• Manajemen SDM Buruk, Mantan Pimpinan Cabang BRK Pasir Pengaraian pun Resign

    Reporter: Portal Berita Riau
    Published: 18 March, 2018
    A- A+
    RIAU, PEKANBARU - Tamrin, mantan Pimpinan Cabang Bank Riau Kepri  Pasirpengaraian disebut sebut sebagai salah satu dari 90 an karyawan tetap BRK yang sedang menunggu proses pengunduran diri oleh Manajemen. Padahal dirinya memegang jabatan yang sangat strategis dalam manajemen Bank Pelat Merah ini.

    Hingga berita ini diturunkan, awak media mencoba mengonfirmasi langsung kepada Tamrin melalui telepon selulernya. Namun, belum berhasil mendapatkan jawaban secara pasti terkait rencana pengunduran dirinya.

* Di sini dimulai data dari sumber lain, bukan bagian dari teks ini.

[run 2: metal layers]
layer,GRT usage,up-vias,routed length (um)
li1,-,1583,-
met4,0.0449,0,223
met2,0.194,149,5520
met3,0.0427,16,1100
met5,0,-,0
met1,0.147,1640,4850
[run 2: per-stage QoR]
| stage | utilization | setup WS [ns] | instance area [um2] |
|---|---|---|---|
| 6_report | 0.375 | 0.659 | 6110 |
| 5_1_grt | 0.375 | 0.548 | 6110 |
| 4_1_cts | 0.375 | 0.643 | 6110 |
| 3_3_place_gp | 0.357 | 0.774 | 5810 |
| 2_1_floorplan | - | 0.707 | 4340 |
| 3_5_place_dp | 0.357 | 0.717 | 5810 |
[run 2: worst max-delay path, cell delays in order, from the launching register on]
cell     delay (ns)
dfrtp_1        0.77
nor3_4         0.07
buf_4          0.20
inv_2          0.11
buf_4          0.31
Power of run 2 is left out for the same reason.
<file path="src/rtl/sr_latch_driver.sv">
// Drives an active-low SR latch with timed pulses and checks Q/Qbar feedback.
// Define SR_FORBID_EN to drive cmd=11 (both low) instead of rejecting it.
module sr_latch_driver #(
    parameter int SETTLE_CYC = 2
) (
    input  logic       clk,
    input  logic       rst,
    input  logic       cmd_valid,
    input  logic [1:0] cmd,
    input  logic [7:0] pulse_len,
    output logic       cmd_ready,
    output logic       S_n,
    output logic       R_n,
    input  logic       q,
    input  logic       qbar,
    output logic       done,
    output logic       err,
    output logic       busy
);

    typedef enum logic [1:0] {
        IDLE,
        DRIVE,
        SETTLE,
        CHECK
    } state_t;

    localparam int SW = (SETTLE_CYC > 1) ? $clog2(SETTLE_CYC + 1) : 1;

    state_t        state_q, state_d;
    logic [7:0]    cnt_q, cnt_d;
    logic [SW-1:0] scnt_q, scnt_d;
    logic [1:0]    cmd_q, cmd_d;
    logic          qlat_q, qlat_d;
    logic          sn_q, sn_d;
    logic          rn_q, rn_d;
    logic          mism;
`ifdef SR_FORBID_EN
    logic          fbad_q, fbad_d;
`endif

    always_ff @(posedge clk) begin
        if (rst) begin
            state_q <= IDLE;
            cnt_q   <= 8'd0;
            scnt_q  <= '0;
            cmd_q   <= 2'b00;
            qlat_q  <= 1'b0;
            sn_q    <= 1'b1;
            rn_q    <= 1'b1;
`ifdef SR_FORBID_EN
            fbad_q  <= 1'b0;
`endif
        end else begin
            state_q <= state_d;
            cnt_q   <= cnt_d;
            scnt_q  <= scnt_d;
            cmd_q   <= cmd_d;
            qlat_q  <= qlat_d;
            sn_q    <= sn_d;
            rn_q    <= rn_d;
`ifdef SR_FORBID_EN
            fbad_q  <= fbad_d;
`endif
        end
    end

    always_comb begin
        state_d = state_q;
        cnt_d   = cnt_q;
        scnt_d  = scnt_q;
        cmd_d   = cmd_q;
        qlat_d  = qlat_q;
`ifdef SR_FORBID_EN
        fbad_d  = fbad_q;
`endif
        unique case (state_q)
            IDLE: begin
                if (cmd_valid) begin
                    cmd_d   = cmd;
                    qlat_d  = q;
                    cnt_d   = (pulse_len == 8'd0) ? 8'd1 : pulse_len;
                    state_d = DRIVE;
`ifndef SR_FORBID_EN
                    if (cmd == 2'b11) state_d = CHECK;
`endif
                end
            end
            DRIVE: begin
                if (cnt_q <= 8'd1) begin
                    scnt_d  = SW'(SETTLE_CYC);
                    state_d = (SETTLE_CYC == 0) ? CHECK : SETTLE;
`ifdef SR_FORBID_EN
                    // forbidden drive is judged while both inputs are still low
                    fbad_d  = ~(q & qbar);
`endif
                end else begin
                    cnt_d = cnt_q - 8'd1;
                end
            end
            SETTLE: begin
                if (scnt_q <= SW'(1)) state_d = CHECK;
                else scnt_d = scnt_q - SW'(1);
            end
            CHECK: state_d = IDLE;
            default: state_d = IDLE;
        endcase

        sn_d = 1'b1;
        rn_d = 1'b1;
        if (state_d == DRIVE) begin
            sn_d = ~cmd_d[0];
            rn_d = ~cmd_d[1];
        end
    end

    always_comb begin
        mism = 1'b0;
        unique case (cmd_q)
            2'b00: mism = (q != qlat_q) || (qbar != ~qlat_q);
            2'b01: mism = ~(q & ~qbar);
            2'b10: mism = ~(~q & qbar);
            2'b11: begin
`ifdef SR_FORBID_EN
                mism = fbad_q;
`else
                mism = 1'b1;
`endif
            end
        endcase
    end

    assign cmd_ready = (state_q == IDLE);
    assign busy      = ~cmd_ready;
    assign S_n       = sn_q;
    assign R_n       = rn_q;
    assign done      = (state_q == CHECK);
    assign err       = done & mism;

endmodule

</file>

    PT Bank Riau Kepri menerima penghargaan ranking ke 2
     atau the 2nd The Best BUMD Pada IHCA Award III 2017
     di bidang Human Capital 
    Informasi mengenai permohonan resign Tamrin sudah banyak beredar, baik di lingkungan internal Bank Riau Kepri Pasirpengaraian sendiri maupun di Kantor Cabang Utama jalan Sudirman. Hal ini terungkap dari pernyataan sumber internal Bank Riau Kepri yang ditemui awak media, Jumat (16/3).

    Dikatakannya,"pak Tamrin mundur, sempat heboh juga kawan kawan kita di Rokan Hulu. Beliau kan belum lama jadi Pimpinan Cabang disana. Pasti mundurnya sih, saya kurang tahu bg", tukasnya.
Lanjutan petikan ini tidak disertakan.